In this work, we have designed and implemented a massively parallel version of the Semicoarsening Black Box Multigrid Solver [1], which is capable of handling highly heterogeneous and anisotropic 3D reservoirs, on a parallel architecture with multiple GPU’s. For comparison purposes, the same algorithm was also implemented on a shared-memory multi-core parallel architecture using OpenMP. The parallel implementation exploits the parallelism in every module of the original Multigrid algorithm, including both setup stage and solution stage, without modifying the original algorithm basic steps. The benefits of this approach are twofold: maintaining the inherent strong linear convergence of the serial Multigrid algorithm, and making advantage of the shared-memory architecture to minimize the need for communication.

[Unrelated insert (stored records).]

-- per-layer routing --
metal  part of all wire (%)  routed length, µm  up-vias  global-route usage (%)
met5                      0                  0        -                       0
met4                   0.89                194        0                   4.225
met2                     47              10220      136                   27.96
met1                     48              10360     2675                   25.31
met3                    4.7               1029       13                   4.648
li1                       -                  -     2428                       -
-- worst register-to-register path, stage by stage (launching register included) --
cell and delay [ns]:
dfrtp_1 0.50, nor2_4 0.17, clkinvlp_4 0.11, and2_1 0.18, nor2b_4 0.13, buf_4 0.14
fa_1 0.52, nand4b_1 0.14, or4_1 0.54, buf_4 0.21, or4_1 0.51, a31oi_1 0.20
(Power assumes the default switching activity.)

The design of the algorithm uses a combination of plane relaxation and semicoarsening to efficiently handle anisotropies in 3D, [2]. Sense the z-direction in most reservoir models is a direction of strong-coupling compared to the x- and y- directions, semicoarsening is employed in the z-direction, and plane relaxation is used for relaxation on x-y planes. Besides solving 2D-systems for plane-relaxation, during the setup stage, a set of 2D systems must be also solved on each multigrid level to get an approximate representation of the exact prolongation operator described in [1]. For solving both types of 2D systems, we used a parallel version of the 2D standard-coarsening operator-induced multigrid [3]. To be able to handle problems involving high anisotropies in the x- and y- directions, we used alternating line-relaxation with zebra ordering to parallelize across multiple line solves. For the coarsest-solve, we use multicolor Gauss-Seidel algorithm, with four colors to handle the nine-point stencils of the coarsest structured grid.
There are several differences in the 2D-solver requirements between the setup-stage systems and the solution-stage systems. The setup-stage systems are independent and directly parallelizable. On the other hand, for parallelizing the solution stage systems, i.e. plane-relaxation, red-black coloring must be used. Since the convergence of the overall semicoarsening multigrid algorithm is very sensitive to the quality of the prolongation weights computed by the 2D-solves during the setup stage—which are in turn are used to build the coarse-grid operators in the standard Galerkin approach— the setup stage 2D-solves are carried out to tight residual tolerances using several multigrid cycles. On the other hand, for plane relaxation, the accuracy requirements are much looser, where a single multigrid cycle is found to be good enough for smoothing most of the high-frequency error modes.
To have coalesced global memory access pattern on the GPU, the Diagonal Sparse-Matrix Format [4] was used to store the system matrices at all the levels. In both the 3D Semicoarsening Multigrid and the 2D Multigrid plane relaxation, V-cycling was used to avoid spending more time at coarser levels and thus affecting the parallel efficiency. To minimize the expensive communication through PCIe between the host and a GPU and amongst GPU’s, every 2D solve is explicitly handled by a single GPU, where we avoid splitting a single 2D solve between multiple GPU’s.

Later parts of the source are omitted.